After finishing Chapter 24, I spent a bit of time looking at performance, following the advice in The Rust Performance Book. I ran benchmarks with criterion, did some profiling with perf and hotspot, adjusted the build configuration, and inlined some functions.
I then looked at some other Rust implementations of
Lox,
and noticed that everyone seems to have found it difficult to approach the
performance of Nystrom’s clox
, and that the implementations that succeeded in
doing so contained a lot of unsafe code, which I wanted to avoid. I highly
recommend Manuel Cerón’s blog
post
about his impressive, determined, and partly successful attempt to match the
speed of clox
in Rust by writing more and more unsafe code.
For comparison, here are the results of some of Nystrom’s benchmarks run on these implementations:
- Nystrom’s
clox
- The safe version of Cerón’s
loxido
- The unsafe version of
loxido
- OrganicLox with
Rc
- OrganicLox with the
dumpster
garbage collector
OrganicLox with Rc
is two to four times slower than clox
, which is perhaps
in the typical range for interpreters written in Rust compared to interpreters
written in
C.
The version with dumpster
is much slower.
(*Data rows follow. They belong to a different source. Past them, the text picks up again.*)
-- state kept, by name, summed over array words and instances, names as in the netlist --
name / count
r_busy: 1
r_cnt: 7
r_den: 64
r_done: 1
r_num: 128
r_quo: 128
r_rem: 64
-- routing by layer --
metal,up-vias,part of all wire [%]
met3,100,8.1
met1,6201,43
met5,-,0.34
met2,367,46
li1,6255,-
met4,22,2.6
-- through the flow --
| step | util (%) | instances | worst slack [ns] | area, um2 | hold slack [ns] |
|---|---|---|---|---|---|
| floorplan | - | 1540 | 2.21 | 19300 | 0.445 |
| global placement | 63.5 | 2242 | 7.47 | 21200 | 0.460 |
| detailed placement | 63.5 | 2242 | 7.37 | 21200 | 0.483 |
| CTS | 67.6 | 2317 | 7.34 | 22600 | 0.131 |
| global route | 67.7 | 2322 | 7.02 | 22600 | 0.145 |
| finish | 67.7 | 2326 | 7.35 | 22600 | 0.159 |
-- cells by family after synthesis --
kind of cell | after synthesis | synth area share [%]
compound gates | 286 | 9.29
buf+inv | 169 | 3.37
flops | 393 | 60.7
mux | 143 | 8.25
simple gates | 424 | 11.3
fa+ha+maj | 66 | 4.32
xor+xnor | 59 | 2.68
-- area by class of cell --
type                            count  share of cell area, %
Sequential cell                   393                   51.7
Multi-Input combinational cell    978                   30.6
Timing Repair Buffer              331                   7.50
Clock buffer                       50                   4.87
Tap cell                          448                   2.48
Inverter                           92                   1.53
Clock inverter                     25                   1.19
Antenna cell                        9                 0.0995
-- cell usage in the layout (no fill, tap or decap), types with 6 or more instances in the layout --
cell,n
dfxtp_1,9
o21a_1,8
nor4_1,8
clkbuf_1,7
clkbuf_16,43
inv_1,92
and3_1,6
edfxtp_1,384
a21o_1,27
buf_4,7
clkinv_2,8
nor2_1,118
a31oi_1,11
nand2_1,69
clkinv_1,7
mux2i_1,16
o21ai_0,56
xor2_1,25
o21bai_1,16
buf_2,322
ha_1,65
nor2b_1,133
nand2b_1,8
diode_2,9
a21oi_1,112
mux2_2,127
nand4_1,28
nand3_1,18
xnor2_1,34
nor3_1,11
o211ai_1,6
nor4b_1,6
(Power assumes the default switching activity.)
### src/hw/rtl/dpw_pkg.sv
// Shared types and constants of the alias-suppressed polynomial oscillator.
package dpw_pkg;

    localparam logic signed [63:0] Q_ONE   = 64'sh1000_0000_0000_0000;
    localparam logic signed [63:0] Q_HALF  = 64'sh0800_0000_0000_0000;
    localparam logic signed [63:0] Q_SIXTH = 64'sd192153584101141163;
    localparam logic signed [63:0] Q_THIRD = 64'sd384307168202282325;

    localparam logic [2:0] CFG_WAVE_TYPE    = 3'd0;
    localparam logic [2:0] CFG_PHASE_INC    = 3'd1;
    localparam logic [2:0] CFG_SYNC_INC     = 3'd2;
    localparam logic [2:0] CFG_SAW_GAIN     = 3'd3;
    localparam logic [2:0] CFG_SHAPE_GAIN   = 3'd4;
    localparam logic [2:0] CFG_PULSE_GAIN   = 3'd5;
    localparam logic [2:0] CFG_PULSE_OFFSET = 3'd6;
    localparam logic [2:0] CFG_FM_DEPTH     = 3'd7;

    localparam logic [1:0] WAVE_SINE   = 2'd0;
    localparam logic [1:0] WAVE_SQUARE = 2'd1;
    localparam logic [1:0] WAVE_TRI    = 2'd2;

    typedef struct packed {
        logic [1:0]         wave_type;
        logic [31:0]        phase_inc;
        logic [31:0]        sync_inc;
        logic signed [15:0] saw_gain;
        logic signed [15:0] shape_gain;
        logic signed [15:0] pulse_gain;
        logic [14:0]        pulse_offset;
        logic signed [21:0] fm_depth;
    } t_cfg;

    typedef struct packed {
        logic               start;
        logic signed [63:0] a;
        logic signed [63:0] b;
    } t_mul_req;

    typedef struct packed {
        logic                done;
        logic signed [63:0]  q;
        logic signed [127:0] p;
    } t_mul_rsp;

    typedef struct packed {
        logic         start;
        logic [127:0] num;
        logic [63:0]  den;
    } t_div_req;

    typedef struct packed {
        logic         done;
        logic [127:0] quo;
    } t_div_rsp;

    function automatic logic [63:0] mag64(input logic signed [63:0] v);
        return v[63] ? 64'(-v) : 64'(v);
    endfunction

endpackage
It seems clear that a fast garbage
collector is essential for a high-performance VM.
How much do these differences matter? Benchmarks are designed to simulate extreme scenarios, e.g. by using long loops or deep recursion, or by creating a lot of work for the garbage collector, so they’re not necessarily representative of real use cases. The scripts run by applications with an embedded interpreter are often short and do very little work. We might get a more realistic idea of how a VM performs in such a scenario by running Nystrom’s integration test suite, which runs 246 short Lox scripts and checks their output. Here’s a comparison:
In an application where every CPU cycle counts, the differences in performance between these different implementations could be very significant. But in other use cases, they might not be.
Alternatives to this approach #
It’s tempting to try adding a just-in-time compiler (JIT) to improve the performance of the interpreter, either by writing one from scratch or by using an existing backend like LLVM or Cranelift. Examples in Rust include Roto and Dora. But even if you do that, it’s not easy to achieve high performance. In these benchmarks, Python’s new JIT has no measurable effect on performance (see also these Dora benchmark results).
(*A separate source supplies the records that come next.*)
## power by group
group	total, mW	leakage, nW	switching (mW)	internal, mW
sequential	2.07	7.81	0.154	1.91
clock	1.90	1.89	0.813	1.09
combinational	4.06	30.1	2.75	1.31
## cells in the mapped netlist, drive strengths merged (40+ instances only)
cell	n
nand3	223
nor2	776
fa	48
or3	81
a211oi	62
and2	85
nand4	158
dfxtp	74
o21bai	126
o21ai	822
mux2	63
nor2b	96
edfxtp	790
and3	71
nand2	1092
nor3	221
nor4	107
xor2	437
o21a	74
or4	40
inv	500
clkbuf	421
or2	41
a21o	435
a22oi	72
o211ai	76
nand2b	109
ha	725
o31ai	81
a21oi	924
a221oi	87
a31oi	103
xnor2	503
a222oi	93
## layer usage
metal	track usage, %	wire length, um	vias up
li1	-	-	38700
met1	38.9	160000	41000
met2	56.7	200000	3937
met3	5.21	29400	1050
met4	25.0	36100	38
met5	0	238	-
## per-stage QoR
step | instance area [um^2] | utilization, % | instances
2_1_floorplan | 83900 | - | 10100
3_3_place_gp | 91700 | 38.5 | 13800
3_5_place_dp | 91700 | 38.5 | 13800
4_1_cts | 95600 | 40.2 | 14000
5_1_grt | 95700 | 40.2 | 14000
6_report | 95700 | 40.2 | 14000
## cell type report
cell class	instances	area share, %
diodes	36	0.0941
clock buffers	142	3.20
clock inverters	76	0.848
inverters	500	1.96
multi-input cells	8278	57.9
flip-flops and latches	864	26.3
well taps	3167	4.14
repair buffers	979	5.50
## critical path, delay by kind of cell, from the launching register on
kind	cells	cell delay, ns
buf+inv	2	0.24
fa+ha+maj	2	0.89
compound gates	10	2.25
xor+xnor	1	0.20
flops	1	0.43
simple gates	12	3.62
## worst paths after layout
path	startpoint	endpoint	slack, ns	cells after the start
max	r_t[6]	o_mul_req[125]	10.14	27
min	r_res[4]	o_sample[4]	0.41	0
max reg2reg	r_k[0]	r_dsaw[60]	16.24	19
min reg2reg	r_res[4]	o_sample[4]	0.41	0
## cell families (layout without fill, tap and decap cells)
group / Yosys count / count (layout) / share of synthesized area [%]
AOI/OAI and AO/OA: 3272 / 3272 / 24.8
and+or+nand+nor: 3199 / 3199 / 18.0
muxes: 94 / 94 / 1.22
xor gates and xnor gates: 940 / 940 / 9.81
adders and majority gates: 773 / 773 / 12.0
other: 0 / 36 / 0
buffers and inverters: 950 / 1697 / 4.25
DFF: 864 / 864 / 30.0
<file path="src/rtl/hfd_pkg.sv">
// Shared types, constants and functions for the LED frame deframer.
// No dependencies.
package hfd_pkg;

    localparam int PIX_DEFAULT = 32;
    localparam int PIX_MAX     = 64;
    localparam int ADDR_MAX_W  = 6;      // word address width at PIX_MAX
    localparam int HDR_LEN     = 15;
    localparam int CNT_W       = 11;
    localparam logic [CNT_W-1:0] CNT_MAX = 11'd2047;

    // Write request into the pixel staging RAM: one byte lane of one pixel word.
    typedef struct packed {
        logic                  en;
        logic [ADDR_MAX_W-1:0] addr;
        logic [1:0]            lane;
        logic [7:0]            data;
    } stage_wr_t;

    // Header text, one byte per position.
    function automatic logic [7:0] hdr_char(input logic [3:0] pos);
        logic [7:0] c;
        case (pos)
            4'd0:    c = 8'h6d;
            4'd1:    c = 8'h75;
            4'd2:    c = 8'h6c;
            4'd3:    c = 8'h74;
            4'd4:    c = 8'h69;
            4'd5:    c = 8'h76;
            4'd6:    c = 8'h65;
            4'd7:    c = 8'h72;
            4'd8:    c = 8'h73;
            4'd9:    c = 8'h65;
            4'd10:   c = 8'h3a;
            4'd11:   c = 8'h64;
            4'd12:   c = 8'h61;
            4'd13:   c = 8'h74;
            4'd14:   c = 8'h61;
            default: c = 8'h00;
        endcase
        return c;
    endfunction

    // br * 31 / 255 via reciprocal: x/255 == (x + (x >> 8) + 1) >> 8 for x < 65535.
    function automatic logic [4:0] br_scale(input logic [7:0] br);
        logic [12:0] prod;
        logic [15:0] sum;
        prod = 13'(br) * 13'd31;
        sum  = 16'(prod) + 16'(prod >> 8) + 16'd1;
        return sum[12:8];
    endfunction

    // Nonzero and a whole number of pixels.
    function automatic logic frame_ok(input logic [CNT_W-1:0] len);
        return (len != '0) && (len[1:0] == 2'b00);
    endfunction

endpackage

</file>
<file path="src/rtl/hfd_stage_ram.sv">
// Pixel staging RAM: one 4-byte word per pixel, byte-lane writes, registered read.
// Depends on hfd_pkg.
module hfd_stage_ram
    import hfd_pkg::*;
#(
    parameter  int PIXELS = PIX_DEFAULT,
    localparam int IDX_W  = (PIXELS > 1) ? $clog2(PIXELS) : 1
)
(
    input  logic                 clk,
    input  stage_wr_t            wr,
    input  logic                 rd_en,
    input  logic [IDX_W-1:0]     rd_addr,
    output logic [3:0][7:0]      rd_data
);

    logic [3:0][7:0] mem [PIXELS];

    always_ff @(posedge clk)
    begin
        if (wr.en)
        begin
            mem[wr.addr[IDX_W-1:0]][wr.lane] <= wr.data;
        end
    end

    always_ff @(posedge clk)
    begin
        if (rd_en)
        begin
            rd_data <= mem[rd_addr];
        end
    end

endmodule

</file>
<file path="src/rtl/header_framed_led_frame_deframer_core.sv">
// Readout: a committing byte starts readout of the staged frame; each pixel takes a RAM read,
//   then a load of the output register, PIXELS pixels per commit.
// Throughput: one byte per cycle between commits; input stalls while the committed frame is
//   read out, longer if the output side stalls. The alternating RAM read and output load set this.
// Reset: async active low; hunting, header match and payload count cleared, RAM not cleared.
module header_framed_led_frame_deframer_core
    import hfd_pkg::*;
#(
    parameter int PIXELS = PIX_DEFAULT
)
(
    input  logic       clk,
    input  logic       rst_n,
    // byte input channel
    input  logic       in_valid,
    output logic       in_stall,
    input  logic [7:0] data_byte,
    input  logic       chunk_end,
    // pixel output channel
    output logic       out_valid,
    input  logic       out_stall,
    output logic [4:0] pixel_index,
    output logic [7:0] blue,
    output logic [7:0] green,
    output logic [7:0] red,
    output logic [4:0] brightness,
    output logic       last_pixel
);

    localparam int IDX_W       = (PIXELS > 1) ? $clog2(PIXELS) : 1;
    localparam int NPIX_W      = $clog2(PIXELS + 1);
    localparam int EXT_W       = (IDX_W > 5) ? IDX_W : 5;
    localparam int STAGE_BYTES = PIXELS * 4;

    typedef enum logic [1:0] {
        ST_IDLE,   // taking bytes
        ST_RD,     // RAM read of pixel idx in flight
        ST_LD      // RAM data ready, load output register
    } state_t;

    state_t             state_reg, state_next;
    logic [3:0]         hmc_reg, hmc_next;          // header bytes matched
    logic               in_frame_reg, in_frame_next;
    logic [CNT_W-1:0]   pc_reg, pc_next;            // payload bytes since header
    logic [IDX_W-1:0]   idx_reg, idx_next;          // pixel being read out
    logic [NPIX_W-1:0]  npix_reg, npix_next;        // received pixels in committed frame

    logic               out_valid_reg, out_valid_next;
    logic [4:0]         pixel_index_reg, pixel_index_next;
    logic [7:0]         blue_reg, blue_next;
    logic [7:0]         green_reg, green_next;
    logic [7:0]         red_reg, red_next;
    logic [4:0]         brightness_reg, brightness_next;
    logic               last_pixel_reg, last_pixel_next;

    // Per-byte step results
    logic [3:0]         m0, m1;
    logic               completed;
    logic [CNT_W-1:0]   len_hdr, pc_upd, emit_len;
    logic               if_upd, fire_hdr, fire_end, drop, fire;
    logic [3:0]         hmc_step;
    logic               if_step;
    logic [CNT_W-1:0]   pc_step;
    logic [8:0]         quads;
    logic [NPIX_W-1:0]  npix_emit;

    // RAM ports
    stage_wr_t          wr;
    logic               rd_en;
    logic [3:0][7:0]    rd_data;

    logic               take;
    logic               pix_live;
    logic [EXT_W-1:0]   idx_ext;
    logic               idx_last;

    assign take     = in_valid && (state_reg == ST_IDLE);
    assign in_stall = (state_reg != ST_IDLE);

    // Header hunt and payload bookkeeping for the byte on the input.
    always_comb
    begin
        m0 = (hmc_reg >= 4'(HDR_LEN)) ? 4'd0 : hmc_reg;
        if (data_byte == hdr_char(m0))
        begin
            m1 = m0 + 4'd1;
        end
        else
        begin
            // first header byte appears nowhere else, so restart at 0 or 1
            m1 = (data_byte == hdr_char(4'd0)) ? 4'd1 : 4'd0;
        end
        completed = (m1 == 4'(HDR_LEN));

        // the header's first 14 bytes were counted as payload; take them back
        len_hdr  = (pc_reg >= CNT_W'(HDR_LEN - 1)) ? pc_reg - CNT_W'(HDR_LEN - 1) : '0;
        fire_hdr = completed && in_frame_reg && frame_ok(len_hdr);

        if (completed)
        begin
            pc_upd = '0;
        end
        else if (in_frame_reg && (pc_reg < CNT_MAX))
        begin
            pc_upd = pc_reg + CNT_W'(1);
        end
        else
        begin
            pc_upd = pc_reg;
        end
        if_upd = completed || in_frame_reg;

        fire_end = chunk_end && if_upd && !fire_hdr && frame_ok(pc_upd);
        drop     = chunk_end && if_upd && !fire_hdr && !frame_ok(pc_upd)
                   && (pc_upd > CNT_W'(HDR_LEN));
        fire     = fire_hdr || fire_end;
        emit_len = fire_hdr ? len_hdr : pc_upd;

        hmc_step = (fire_end || completed) ? 4'd0 : m1;
        if_step  = (fire_end || drop) ? 1'b0 : if_upd;
        pc_step  = (fire_end || drop) ? '0 : pc_upd;

        // pixel count, capped at PIXELS
        quads     = emit_len[CNT_W-1:2];
        npix_emit = (quads > 9'(PIXELS)) ? NPIX_W'(PIXELS) : NPIX_W'(quads);

        // stage payload bytes up to the cap
        wr.en   = take && !completed && in_frame_reg && (pc_reg < CNT_W'(STAGE_BYTES));
        wr.addr = ADDR_MAX_W'(pc_reg >> 2);
        wr.lane = pc_reg[1:0];
        wr.data = data_byte;
    end

    hfd_stage_ram #(
        .PIXELS (PIXELS)
    ) u_stage_ram (
        .clk     (clk),
        .wr      (wr),
        .rd_en   (rd_en),
        .rd_addr (idx_reg),
        .rd_data (rd_data)
    );

    assign idx_ext  = EXT_W'(idx_reg);
    assign idx_last = (idx_reg == IDX_W'(PIXELS - 1));
    assign pix_live = (NPIX_W'(idx_reg) < npix_reg);

    // Sequencer: byte intake, then readout of the committed frame.
    always_comb
    begin
        state_next       = state_reg;
        hmc_next         = hmc_reg;
        in_frame_next    = in_frame_reg;
        pc_next          = pc_reg;
        idx_next         = idx_reg;
        npix_next        = npix_reg;
        rd_en            = 1'b0;
        out_valid_next   = out_valid_reg && out_stall;
        pixel_index_next = pixel_index_reg;
        blue_next        = blue_reg;
        green_next       = green_reg;
        red_next         = red_reg;
        brightness_next  = brightness_reg;
        last_pixel_next  = last_pixel_reg;

        unique case (state_reg)
            ST_IDLE:
            begin
                if (take)
                begin
                    hmc_next      = hmc_step;
                    in_frame_next = if_step;
                    pc_next       = pc_step;
                    if (fire)
                    begin
                        idx_next   = '0;
                        npix_next  = npix_emit;
                        state_next = ST_RD;
                    end
                end
            end
            ST_RD:
            begin
                rd_en      = 1'b1;
                state_next = ST_LD;
            end
            ST_LD:
            begin
                if (!out_valid_reg || !out_stall)
                begin
                    out_valid_next   = 1'b1;
                    pixel_index_next = idx_ext[4:0];
                    blue_next        = pix_live ? rd_data[0] : 8'd0;
                    green_next       = pix_live ? rd_data[1] : 8'd0;
                    red_next         = pix_live ? rd_data[2] : 8'd0;
                    brightness_next  = pix_live ? br_scale(rd_data[3]) : 5'd0;
                    last_pixel_next  = idx_last;
                    if (idx_last)
                    begin
                        state_next = ST_IDLE;
                    end
                    else
                    begin
                        idx_next   = idx_reg + IDX_W'(1);
                        state_next = ST_RD;
                    end
                end
            end
            default:
            begin
                state_next = ST_IDLE;
            end
        endcase
    end

    // Control state
    always_ff @(posedge clk or negedge rst_n)
    begin
        if (!rst_n)
        begin
            state_reg     <= ST_IDLE;
            hmc_reg       <= '0;
            in_frame_reg  <= 1'b0;
            pc_reg        <= '0;
            out_valid_reg <= 1'b0;
        end
        else
        begin
            state_reg     <= state_next;
            hmc_reg       <= hmc_next;
            in_frame_reg  <= in_frame_next;
            pc_reg        <= pc_next;
            out_valid_reg <= out_valid_next;
        end
    end

    // Readout counters and output payload
    always_ff @(posedge clk)
    begin
        idx_reg         <= idx_next;
        npix_reg        <= npix_next;
        pixel_index_reg <= pixel_index_next;
        blue_reg        <= blue_next;
        green_reg       <= green_next;
        red_reg         <= red_next;
        brightness_reg  <= brightness_next;
        last_pixel_reg  <= last_pixel_next;
    end

    assign out_valid   = out_valid_reg;
    assign pixel_index = pixel_index_reg;
    assign blue        = blue_reg;
    assign green       = green_reg;
    assign red         = red_reg;
    assign brightness  = brightness_reg;
    assign last_pixel  = last_pixel_reg;

endmodule

</file>
[src/rtl/arph_pkg.sv]
// Package for the attitude block: constants, arctangent table and the types
// that pass between the front end, the queue and the CORDIC back end.
// Depends on nothing.
package arph_pkg;

   localparam int TAB_LEN = 24;
   localparam int ZW      = 30;          // Q20 degree accumulator width
   localparam int DW      = 36;          // CORDIC x/y datapath width
   localparam int SQW     = 48;          // (ay^2+az^2) << 16
   localparam int RW      = 24;          // Q8 square root
   localparam logic signed [ZW-1:0] DEG180_Q20 = ZW'(188743680);
   localparam logic signed [17:0] DEG180_Q6 = 18'sd11520;
   localparam logic signed [17:0] DEG90_Q6  = 18'sd5760;
   localparam logic signed [17:0] DEG360_Q6 = 18'sd23040;

   // atan(2^-i) in degrees, Q20
   function automatic logic signed [ZW-1:0] atan_tab(input int i);
      logic signed [ZW-1:0] v;
      begin
         unique case (i)
            0: v = ZW'(47185920);   1: v = ZW'(27855475);
            2: v = ZW'(14718068);   3: v = ZW'(7471121);
            4: v = ZW'(3750058);    5: v = ZW'(1876857);
            6: v = ZW'(938658);     7: v = ZW'(469357);
            8: v = ZW'(234682);     9: v = ZW'(117342);
            10: v = ZW'(58671);     11: v = ZW'(29335);
            12: v = ZW'(14668);     13: v = ZW'(7334);
            14: v = ZW'(3667);      15: v = ZW'(1833);
            16: v = ZW'(917);       17: v = ZW'(458);
            18: v = ZW'(229);       19: v = ZW'(115);
            20: v = ZW'(57);        21: v = ZW'(29);
            22: v = ZW'(14);        23: v = ZW'(7);
            default: v = '0;
         endcase
         return v;
      end
   endfunction

   // one vectoring CORDIC lane
   typedef struct packed {
      logic signed [DW-1:0] x;
      logic signed [DW-1:0] y;
      logic signed [ZW-1:0] z;
      logic                 zero;         // both operands zero: angle is 0
   } lane_type;

   // classified item handed from the front end to the back end
   typedef struct packed {
      lane_type             roll;
      lane_type             pitch;
      lane_type             head;
      logic                 head_fixed;   // mag_y zero: heading known
      logic signed [17:0]   head_q6;
   } work_type;

endpackage

[src/rtl/arph_queue.sv]
// One-entry staging register between front end and CORDIC back end.
// Uses arph_pkg.
module arph_queue (
   input  logic               clock,
   input  logic               reset,
   input  logic               in_valid,
   input  arph_pkg::work_type in_work,
   output logic               out_valid,
   output arph_pkg::work_type out_work
);
   import arph_pkg::*;

   // both sides run every cycle, so the queue is a plain staging register
   logic     valid_ff;
   work_type work_ff;

   always_ff @(posedge clock) begin
      if (reset) begin
         valid_ff <= 1'b0;
      end else begin
         valid_ff <= in_valid;
      end
      work_ff <= in_work;
   end

   assign out_valid = valid_ff;
   assign out_work  = work_ff;

endmodule

[config.mk]
export PLATFORM = sky130hd
export DESIGN_NAME = arph_queue
export DESIGN_NICKNAME = d
export VERILOG_FILES = /design/src/rtl/arph_pkg.sv /design/src/rtl/arph_queue.sv
export SDC_FILE = /design/constraint.sdc
export NUM_CORES = 1
export LEC_CHECK = 0
export ABC_AREA = 1
export BUFFER_PORTS_ARGS = -buffer_cell sky130_fd_sc_hd__buf_2
export CORE_AREA = 5 5 255 257
export DETAILED_ROUTE_END_ITERATION = 12
export DIE_AREA = 0 0 260 262
export GPL_TIMING_DRIVEN = 0
export PLACE_DENSITY_LB_ADDON = 0.3
export SYNTH_ARGS = -nofsm -noshare
export SYNTH_HDL_FRONTEND = slang
export SYNTH_SLANG_ARGS = --single-unit
[constraint.sdc]
create_clock -name clock -period 0.8 [get_ports clock]
set_input_delay 0.2 -clock clock [delete_from_list [all_inputs] [get_ports clock]]
set_output_delay 0.2 -clock clock [all_outputs]
set_load 0.02 [all_outputs]
--- src/sv/cfa_queue.sv ---
`timescale 1ns / 1ps

module cfa_queue import cfa_pkg::*; (
  input  logic      clk,
  input  logic      rst,
  input  logic      push_valid,
  input  cfa_item_t push_item,
  output logic      push_ready,
  output logic      pop_valid,
  output cfa_item_t pop_item,
  input  logic      pop
);

  cfa_item_t        mem [QDEPTH];
  logic [QAW-1:0]   wr_ptr, rd_ptr;
  logic [QAW:0]     count;
  logic             do_push, do_pop;

  assign push_ready = (count != (QAW+1)'(QDEPTH));
  assign pop_valid = (count != '0);
  assign pop_item = mem[rd_ptr];
  assign do_push = push_valid && push_ready;
  assign do_pop = pop && pop_valid;

  always_ff @(posedge clk) begin
    if (rst) begin
      wr_ptr <= '0;
      rd_ptr <= '0;
      count <= '0;
    end else begin
      if (do_push) wr_ptr <= wr_ptr + 1'b1;
      if (do_pop) rd_ptr <= rd_ptr + 1'b1;
      count <= count + (QAW+1)'(do_push) - (QAW+1)'(do_pop);
    end
    if (do_push) mem[wr_ptr] <= push_item;
  end

endmodule
$ cat src/sv/cfa_front.sv
`timescale 1ns / 1ps

module cfa_front import cfa_pkg::*; (
  input  logic      clk,
  input  logic      rst,
  cfa_in_if.sink    req,
  output logic      item_valid,
  output cfa_item_t item,
  input  logic      item_ready
);

  logic [63:0] sa, sb, ua, ub, shifted;
  logic        lc, rc, rz, lz, r1, l1, big;
  logic        na, nb, slt, sgt, cmp;
  logic [5:0]  amt;
  logic [2:0]  ident;
  cfa_item_t   cls;

  assign req.ready = !item_valid || item_ready;

  always_comb begin
    lc = req.lhs_is_const;
    rc = req.rhs_is_const;
    sa = sext(req.lhs_value);
    sb = sext(req.rhs_value);
    rz = rc && (sb == 64'd0);
    lz = lc && (sa == 64'd0);
    r1 = rc && (sb == 64'd1);
    l1 = lc && (sa == 64'd1);
    amt = sb[5:0];
    big = ({1'b0, amt} >= 7'(DW));

    ident = OUT_NONE;
    case (req.operation)
      OP_ADD, OP_OR, OP_XOR: begin
        if (rz) ident = OUT_FIRST;
        else if (lz) ident = OUT_SECOND;
      end
      OP_SUB: begin
        if (rz) ident = OUT_FIRST;
      end
      OP_MUL: begin
        if (rz) ident = OUT_SECOND;
        else if (lz) ident = OUT_FIRST;
        else if (r1) ident = OUT_FIRST;
        else if (l1) ident = OUT_SECOND;
      end
      OP_SDIV: begin
        if (r1) ident = OUT_FIRST;
      end
      OP_AND: begin
        if (rz) ident = OUT_SECOND;
        else if (lz) ident = OUT_FIRST;
      end
      default: ident = OUT_NONE;
    endcase

    // The compare works on the raw operands at 32 or 64 bits.
    ua = req.wide_compare ? req.lhs_value : {32'd0, req.lhs_value[31:0]};
    ub = req.wide_compare ? req.rhs_value : {32'd0, req.rhs_value[31:0]};
    na = req.wide_compare ? ua[63] : ua[31];
    nb = req.wide_compare ? ub[63] : ub[31];
    slt = (na != nb) ? na : (ua < ub);
    sgt = (na != nb) ? nb : (ua > ub);
    case (req.compare_condition)
      CC_EQ:  cmp = (ua == ub);
      CC_NE:  cmp = (ua != ub);
      CC_SGT: cmp = sgt;
      CC_SGE: cmp = !slt;
      CC_SLT: cmp = slt;
      CC_SLE: cmp = !sgt;
      CC_UGT: cmp = (ua > ub);
      CC_UGE: cmp = (ua >= ub);
      CC_ULT: cmp = (ua < ub);
      CC_ULE: cmp = (ua <= ub);
      default: cmp = 1'b0;
    endcase

    case (req.operation)
      OP_SHL:  shifted = big ? 64'd0 : (sa << amt);
      OP_LSHR: shifted = big ? 64'd0 : ((sa & DW_MASK) >> amt);
      default: shifted = big ? {64{sa[63]}} : 64'($signed(sa) >>> amt);
    endcase

    cls = '{kind: K_DONE, rem: 1'b0, outcome: OUT_NONE, a: 64'd0, b: 64'd0};
    if (req.operation <= OP_ASHR) begin
      if (ident != OUT_NONE) begin
        cls.outcome = ident;
      end else if (lc && rc) begin
        cls.outcome = OUT_CONST;
        case (req.operation)
          OP_ADD: cls.a = sext(sa + sb);
          OP_SUB: cls.a = sext(sa - sb);
          OP_MUL: begin
            cls.kind = K_MUL;
            cls.a = sa;
            cls.b = sb;
          end
          OP_SDIV, OP_SREM: begin
            if (sb == 64'd0) begin
              cls.outcome = OUT_NONE;
            end else begin
              cls.kind = K_DIV;
              cls.rem = (req.operation == OP_SREM);
              cls.a = sa;
              cls.b = sb;
            end
          end
          OP_AND: cls.a = sa & sb;
          OP_OR:  cls.a = sa | sb;
          OP_XOR: cls.a = sa ^ sb;
          default: cls.a = sext(shifted);
        endcase
      end
    end else if (req.operation == OP_ICMP) begin
      if (lc && rc) begin
        cls.outcome = OUT_CONST;
        cls.a = {63'd0, cmp};
      end
    end else if (req.operation == OP_SELECT) begin
      if (lc) cls.outcome = (sa != 64'd0) ? OUT_SECOND : OUT_THIRD;
    end
  end

  always_ff @(posedge clk) begin
    if (rst) begin
      item_valid <= 1'b0;
    end else if (req.ready) begin
      item_valid <= req.valid;
    end
    if (req.ready && req.valid) begin
      item <= cls;
    end
  end

endmodule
That’s one reason to consider using an existing interpreter that already has years of engineering invested in it, instead of creating a new one. Lua is one popular option, but it isn’t fast enough for some applications. The widely used LuaJIT VM is an order of magnitude faster than the standard Lua VM for some use cases, but it’s a tracing JIT, which has advantages and disadvantages. The Lua developers have an interesting paper in which they discuss the limitations of this approach, and propose a different solution (an additional statically typed language, a bit like Cython).
For some use cases, if embedded scripts don’t do much work, their performance might not be critical. If they do so much work that their performance is insufficient, another option is not to embed an interpreter at all. Cloudflare, which had invested heavily for over 20 years in scripts using LuaJIT embedded in OpenResty, recently replaced them with Rust code.